La última orden de Stan es que acuda a una casa a cumplir con una misión. Stan le ha pedido que vaya sin armas, pero Roy no cumple la orden. Él y un compañero ingresan en secreto. En la casa se produce una masacre, pero Roy sale ileso. Entre los sobrevivientes hay una mujer; se llama Raquel pero le dicen Rocky.
Roy huye en su camioneta con Rocky, esa mujer hermosa, baja y rubia que le habla durante el viaje improvisado por las rutas desérticas y amenazantes. Las conversaciones son curiosas: van desde la historia mínima de cada uno hasta el pedido de Rocky de que sigan juntos. Aunque Rocky es voluptuosa y seductora, Roy no quiere acostarse con ella. Quizás por la noticia de su enfermedad, quizás porque está falto de casi todo lo que tenía hasta ese momento (trabajo y mujer), Roy siente la pérdida de sentido como una marca insoslayable y vacila entre abandonar a Rocky en la ruta y acompañarla hasta el fin. Como si algo le hubiera carcomido el corazón, se apiada de ella. Y en un tramo del viaje, Rocky le pide que pasen por su casa. Roy acepta y estaciona su camioneta. Escucha, desde lejos, un estallido. Al rato, Rocky trae una niña en brazos. Se llama Tiffany. Las dos, agitadas, suben al vehículo y huyen junto a Roy.
A partir de este momento, la novela se convierte en una carrera existencial. Roy sospecha que Rocky ha matado al padrastro y que huye de un asesinato a sangre fría. Roy y Rocky son fugitivos y perdedores. Ambos han sido abandonados y han cometido un crimen. Aunque Roy es un matón con un pasado de fuego y ella una joven prostituta con una historia de abandono y desolación, tienen suficientes puntos en común como para quedarse juntos.
La novela de Pizzolatto está narrada por la voz febril y lírica de Roy Cody. No es un hecho menor, ya que el tono de Cody imbuye la prosa de dinamismo y poder de complicidad. El lector escucha la voz desencantada, íntima y pesimista de Roy como una música sentenciosa y, a la vez, asiste al proceso de descomposición de esas vidas rutinarias y perdidas.

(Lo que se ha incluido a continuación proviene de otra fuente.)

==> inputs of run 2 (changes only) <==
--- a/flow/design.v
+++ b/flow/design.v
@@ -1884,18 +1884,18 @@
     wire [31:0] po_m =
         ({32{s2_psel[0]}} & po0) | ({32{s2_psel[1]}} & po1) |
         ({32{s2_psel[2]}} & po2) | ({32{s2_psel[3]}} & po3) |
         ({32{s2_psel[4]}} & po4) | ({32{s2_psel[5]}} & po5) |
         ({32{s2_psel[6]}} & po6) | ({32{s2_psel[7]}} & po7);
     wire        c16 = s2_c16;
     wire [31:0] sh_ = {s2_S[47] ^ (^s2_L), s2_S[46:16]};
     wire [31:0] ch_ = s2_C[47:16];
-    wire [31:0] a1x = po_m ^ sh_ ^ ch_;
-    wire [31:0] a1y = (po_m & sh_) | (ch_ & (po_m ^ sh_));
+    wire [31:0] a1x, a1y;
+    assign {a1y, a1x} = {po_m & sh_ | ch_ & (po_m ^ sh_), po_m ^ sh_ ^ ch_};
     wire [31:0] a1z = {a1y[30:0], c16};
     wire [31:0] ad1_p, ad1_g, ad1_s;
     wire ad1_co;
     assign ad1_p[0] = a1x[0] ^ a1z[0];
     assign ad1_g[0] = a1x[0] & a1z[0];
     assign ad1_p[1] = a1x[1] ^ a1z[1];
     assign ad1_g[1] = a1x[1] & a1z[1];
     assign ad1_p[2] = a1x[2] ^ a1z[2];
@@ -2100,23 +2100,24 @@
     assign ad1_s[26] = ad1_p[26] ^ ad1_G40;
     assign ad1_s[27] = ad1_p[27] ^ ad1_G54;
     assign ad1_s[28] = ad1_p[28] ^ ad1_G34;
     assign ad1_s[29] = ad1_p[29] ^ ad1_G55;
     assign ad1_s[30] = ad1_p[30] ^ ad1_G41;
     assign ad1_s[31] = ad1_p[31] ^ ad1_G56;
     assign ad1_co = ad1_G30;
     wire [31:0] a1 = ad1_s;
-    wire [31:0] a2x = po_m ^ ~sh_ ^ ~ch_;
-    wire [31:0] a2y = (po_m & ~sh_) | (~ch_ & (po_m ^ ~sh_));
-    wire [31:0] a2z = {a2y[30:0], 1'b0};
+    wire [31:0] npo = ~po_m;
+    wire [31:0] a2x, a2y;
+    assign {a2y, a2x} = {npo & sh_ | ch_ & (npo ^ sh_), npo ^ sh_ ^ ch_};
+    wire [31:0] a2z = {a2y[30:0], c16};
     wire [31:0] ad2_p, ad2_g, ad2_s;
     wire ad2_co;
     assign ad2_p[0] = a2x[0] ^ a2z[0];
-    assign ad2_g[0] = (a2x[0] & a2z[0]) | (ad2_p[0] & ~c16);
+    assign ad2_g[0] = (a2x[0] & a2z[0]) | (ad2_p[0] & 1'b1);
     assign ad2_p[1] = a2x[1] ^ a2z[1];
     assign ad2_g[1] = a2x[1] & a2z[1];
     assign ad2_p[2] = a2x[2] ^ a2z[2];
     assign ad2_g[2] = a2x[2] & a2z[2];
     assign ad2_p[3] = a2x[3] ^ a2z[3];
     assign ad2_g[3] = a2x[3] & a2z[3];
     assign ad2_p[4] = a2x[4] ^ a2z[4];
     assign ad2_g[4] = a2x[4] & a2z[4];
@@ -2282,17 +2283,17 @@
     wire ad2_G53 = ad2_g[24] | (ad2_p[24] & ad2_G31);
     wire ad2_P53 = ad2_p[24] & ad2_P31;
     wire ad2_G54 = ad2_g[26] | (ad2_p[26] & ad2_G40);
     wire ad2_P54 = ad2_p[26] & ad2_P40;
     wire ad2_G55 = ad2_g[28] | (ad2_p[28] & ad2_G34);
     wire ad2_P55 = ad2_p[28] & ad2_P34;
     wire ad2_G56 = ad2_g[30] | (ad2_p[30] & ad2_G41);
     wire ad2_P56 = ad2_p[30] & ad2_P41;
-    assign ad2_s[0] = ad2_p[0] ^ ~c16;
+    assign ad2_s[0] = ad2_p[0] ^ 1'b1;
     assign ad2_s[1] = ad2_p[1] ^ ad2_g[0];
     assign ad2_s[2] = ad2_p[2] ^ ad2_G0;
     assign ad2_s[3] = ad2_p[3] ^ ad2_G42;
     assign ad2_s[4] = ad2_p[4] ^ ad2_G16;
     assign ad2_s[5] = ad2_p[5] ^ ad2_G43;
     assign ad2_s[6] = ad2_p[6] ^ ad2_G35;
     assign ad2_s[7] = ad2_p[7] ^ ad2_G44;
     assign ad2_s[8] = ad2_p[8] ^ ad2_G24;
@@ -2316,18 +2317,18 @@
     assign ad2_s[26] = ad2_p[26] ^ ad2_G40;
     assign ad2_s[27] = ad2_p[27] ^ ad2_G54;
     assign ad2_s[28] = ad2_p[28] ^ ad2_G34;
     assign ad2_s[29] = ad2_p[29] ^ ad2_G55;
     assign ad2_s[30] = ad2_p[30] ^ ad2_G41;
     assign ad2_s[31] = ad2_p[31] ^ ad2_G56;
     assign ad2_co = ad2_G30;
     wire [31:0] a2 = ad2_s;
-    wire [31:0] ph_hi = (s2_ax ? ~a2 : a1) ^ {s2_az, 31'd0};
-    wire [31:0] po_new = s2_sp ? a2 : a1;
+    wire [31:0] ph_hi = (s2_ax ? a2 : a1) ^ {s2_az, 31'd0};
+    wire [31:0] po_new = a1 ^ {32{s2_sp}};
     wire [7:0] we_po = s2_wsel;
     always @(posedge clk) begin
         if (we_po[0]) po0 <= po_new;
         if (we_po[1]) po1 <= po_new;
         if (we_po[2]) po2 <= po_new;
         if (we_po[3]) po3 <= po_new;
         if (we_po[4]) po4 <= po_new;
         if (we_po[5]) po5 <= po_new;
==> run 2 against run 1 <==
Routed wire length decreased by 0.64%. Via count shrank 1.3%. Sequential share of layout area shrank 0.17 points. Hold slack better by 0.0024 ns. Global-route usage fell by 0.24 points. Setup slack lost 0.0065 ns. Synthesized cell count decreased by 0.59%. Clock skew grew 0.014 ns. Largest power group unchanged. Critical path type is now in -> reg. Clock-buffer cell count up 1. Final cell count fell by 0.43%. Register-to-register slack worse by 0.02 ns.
This design comes from an exercise in tuning for small area, a short achievable clock period and few clock cycles on the open sky130 flow, not from production work. In this exercise RTL edits were held to simulation tests only and were not proved equivalent to the original. Power and IR drop assume default switching activity.

`flow/config.mk`:
```
export PLATFORM = sky130hd
export DESIGN_NAME = click_seq
export DESIGN_NICKNAME = click_seq
export VERILOG_FILES = /design/flow/design.v
export SDC_FILE = /design/flow/constraint.sdc
export NUM_CORES = 4
export LEC_CHECK = 0
export CAP_MARGIN = 20
export CORE_MARGIN = 2
export CORE_UTILIZATION = 55
export CTS_BUF_LIST = sky130_fd_sc_hd__clkbuf_8
export SETUP_SLACK_MARGIN = 5
export SLEW_MARGIN = 20
```
`flow/constraint.sdc`:
```
create_clock -name core_clock -period 12.0 [get_ports {clk}]
set_input_delay 2.4000 -clock core_clock [delete_from_list [all_inputs] [get_ports {clk}]]
set_output_delay 2.4000 -clock core_clock [all_outputs]
set_load 0.01 [all_outputs]
```
What follows belongs to an exercise in optimizing a design on an open flow for small area; a production flow would make more cautious choices.
Only simulation tests tie the RTL to the original design; equivalence was not proved.
No activity file was given, so power comes from the tool's default toggle rates.

--- config.mk ---
export PLATFORM = sky130hd
export DESIGN_NAME = cle_eval
export DESIGN_NICKNAME = cle_eval
export VERILOG_FILES = /design/flow/design.v
export SDC_FILE = /design/flow/constraint.sdc
export NUM_CORES = 8
export LEC_CHECK = 0
export CAP_MARGIN = 0
export CORE_AREA = 2.5 2.5 467.5 157.5
export DIE_AREA = 0 0 470 160
export SETUP_SLACK_MARGIN = 0.2
export SLEW_MARGIN = 0
--- constraint.sdc ---
create_clock -name core_clock -period 12.5 [get_ports {clk}]
set_input_delay 2.5000 -clock core_clock [delete_from_list [all_inputs] [get_ports {clk}]]
set_output_delay 2.5000 -clock core_clock [all_outputs]
set_load 0.01 [all_outputs]
Background: an optimization exercise with open tools, aiming at small area and a short achievable clock period. Do not read the settings as production practice.
Function was checked by simulation only, so behaviour that the tests miss may differ from the original.
Power and IR drop assume default switching activity.

==> flow/run.sh <==
#!/bin/bash
# The standard layout, with plain buffers (not delay buffers) on the ports and
# timing repair aimed at 19.0 ns of setup slack.
set -uo pipefail
export BUFFER_PORTS_ARGS="-buffer_cell sky130_fd_sc_hd__buf_1"
export SETUP_SLACK_MARGIN=19.0
bash standard.sh > standard.log 2>&1
==> standard.sh <==
#!/bin/bash
# synth_recipe.tcl (not shown) runs the flow's synth.tcl, then flattens the netlist and writes it again
# the make line also repeats each setting of config.mk as NAME=value (left out here)
make -C /OpenROAD-flow-scripts/flow DESIGN_CONFIG=/design/flow/config.mk WORK_HOME=/design/flow/orfs CLKGATE_MAP_FILE= SYNTH_SCRIPT=/design/flow/synth_recipe.tcl "${@:-finish}"
==> config.mk <==
export PLATFORM = sky130hd
export DESIGN_NAME = long_acc4
export DESIGN_NICKNAME = long_acc4
export VERILOG_FILES = /design/flow/design.v
export SDC_FILE = /design/flow/constraint.sdc
export NUM_CORES = 8
export LEC_CHECK = 0
export CAP_MARGIN = 20
export CORE_MARGIN = 2
export CORE_UTILIZATION = 40
export SLEW_MARGIN = 20
==> constraint.sdc <==
create_clock -name core_clock -period 26.0 [get_ports {clk}]
set_input_delay 5.2000 -clock core_clock [delete_from_list [all_inputs] [get_ports {clk}]]
set_output_delay 5.2000 -clock core_clock [all_outputs]
set_load 0.01 [all_outputs]
==> design.v <==
module lt_decode (
    input  wire [3:0]  fmt,
    input  wire [15:0] x,
    input  wire [7:0]  scale,
    output reg         is_nan,
    output reg         is_inf,
    output reg         fs,
    output reg  [11:0] v,
    output wire        nz,
    output reg  [7:0]  ef,
    output wire [7:0]  sc,
    output reg  [3:0]  tz
);
    wire is_mx = fmt[3] && (fmt[2:0] <= 3'd5);
    assign sc  = is_mx ? scale : 8'd127;
    wire scale_nan = is_mx && (scale == 8'hFF);
    wire [3:0] e43 = x[6:3];
    wire [4:0] e52 = x[6:2];
    wire [1:0] e23 = x[4:3];
    wire [2:0] e32 = x[4:2];
    wire [1:0] e21 = x[2:1];
    wire [7:0] ebf = x[14:7];
    wire [4:0] ehf = x[14:10];
    wire [7:0] i8  = x[7:0];
    reg fnan;
    always @(*) begin
        fnan   = 1'b0;
        is_inf = 1'b0;
        fs     = 1'b0;
        v      = 12'd0;
        ef     = 8'd0;
        case (fmt)
            4'd0, 4'd8: begin
                fs = x[7];
                if (e43 == 4'hF && x[2:0] == 3'h7) fnan = 1'b1;
                v  = {8'd0, (e43 != 4'd0), x[2:0]};
                ef = {4'd0, e43[3:1], e43[0] | (e43 == 4'd0)};
            end
            4'd1, 4'd9: begin
                fs = x[7];
                if (e52 == 5'h1F) begin
                    if (x[1:0] == 2'd0) is_inf = 1'b1;
                    else                fnan   = 1'b1;
                end
                v  = {9'd0, (e52 != 5'd0), x[1:0]};
                ef = {3'd0, e52[4:1], e52[0] | (e52 == 5'd0)};
            end
            4'd2, 4'd10: begin
                fs = x[5];
                v  = {8'd0, (e23 != 2'd0), x[2:0]};
                ef = {6'd0, e23[1], e23[0] | (e23 == 2'd0)};
            end
            4'd3, 4'd11: begin
                fs = x[5];
                v  = {9'd0, (e32 != 3'd0), x[1:0]};
                ef = {5'd0, e32[2:1], e32[0] | (e32 == 3'd0)};
            end
            4'd4, 4'd12: begin
                fs = x[3];
                v  = {10'd0, (e21 != 2'd0), x[0]};
                ef = {6'd0, e21[1], e21[0] | (e21 == 2'd0)};
            end
            4'd5, 4'd13: begin
                v  = {{4{i8[7]}}, i8};
            end
            4'd6: begin
                fs = x[15];
                if (ebf == 8'hFF) begin
                    if (x[6:0] == 7'd0) is_inf = 1'b1;
                    else                fnan   = 1'b1;
                end
                v  = {4'd0, (ebf != 8'd0), x[6:0]};
                ef = {ebf[7:1], ebf[0] | (ebf == 8'd0)};
            end
            4'd7: begin
                fs = x[15];
                if (ehf == 5'h1F) begin
                    if (x[9:0] == 10'd0) is_inf = 1'b1;
                    else                 fnan   = 1'b1;
                end
                v  = {1'b0, (ehf != 5'd0), x[9:0]};
                ef = {3'd0, ehf[4:1], ehf[0] | (ehf == 5'd0)};
            end
            default: fnan = 1'b1;
        endcase
        is_nan = fnan || scale_nan;
    end
    assign nz = (v != 12'd0) && !is_nan && !is_inf;
    integer k;
    always @(*) begin
        tz = 4'd0;
        for (k = 10; k >= 0; k = k - 1)
            if (v[k]) tz = k[3:0];
    end
endmodule
module lt_bias (
    input  wire [3:0]        fmt,
    output reg  signed [9:0] b
);
    always @(*) begin
        case (fmt[2:0])
            3'd0:    b = -10'sd137;    
            3'd1:    b = -10'sd144;    
            3'd2:    b = -10'sd131;    
            3'd3:    b = -10'sd132;    
            3'd4:    b = -10'sd129;    
            3'd5:    b = fmt[3] ? -10'sd133 : -10'sd127;    
            3'd6:    b = -10'sd261;    
            default: b = -10'sd152;    
        endcase
    end
endmodule
module lt_booth (
    input  wire [11:0] a,
    output reg  [5:0]  one,     
    output reg  [5:0]  two,     
    output reg  [5:0]  ng       
);
    integer k;
    reg [2:0] t;
    always @(*) begin
        for (k = 0; k < 6; k = k + 1) begin
            t = {a[2*k+1], a[2*k], (k == 0) ? 1'b0 : a[2*k-1]};
            one[k] = t[1] ^ t[0];
            two[k] = (t == 3'b100) || (t == 3'b011);
            ng[k]  = t[2];
        end
    end
endmodule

En Galveston se hace cada vez más cierto el apotegma de Scott Fitzgerald: toda vida es un proceso de demolición. Como si fuera una road movie hecha de escepticismo y horror, Pizzolatto narra la historia de tres fugitivos al mejor estilo del cine clásico (Jungla en el asfalto, Costa de malditos) y lo hace con una voz poética y violenta que no escatima la mirada honesta y cruda sobre el mundo de las prostitutas y los matones. Pero esa perspectiva no desestima los sentimientos de compasión y solidaridad, como si en medio de las vidas deshechas pudiera anidar una pizca de humanidad; como si en el vacío hubiera un resquicio para la extraña ocurrencia del amor.
Nic Pizzolatto, Galveston, traducción de Mauricio Bach Juncadella, Salamandra, 2014, 288 págs.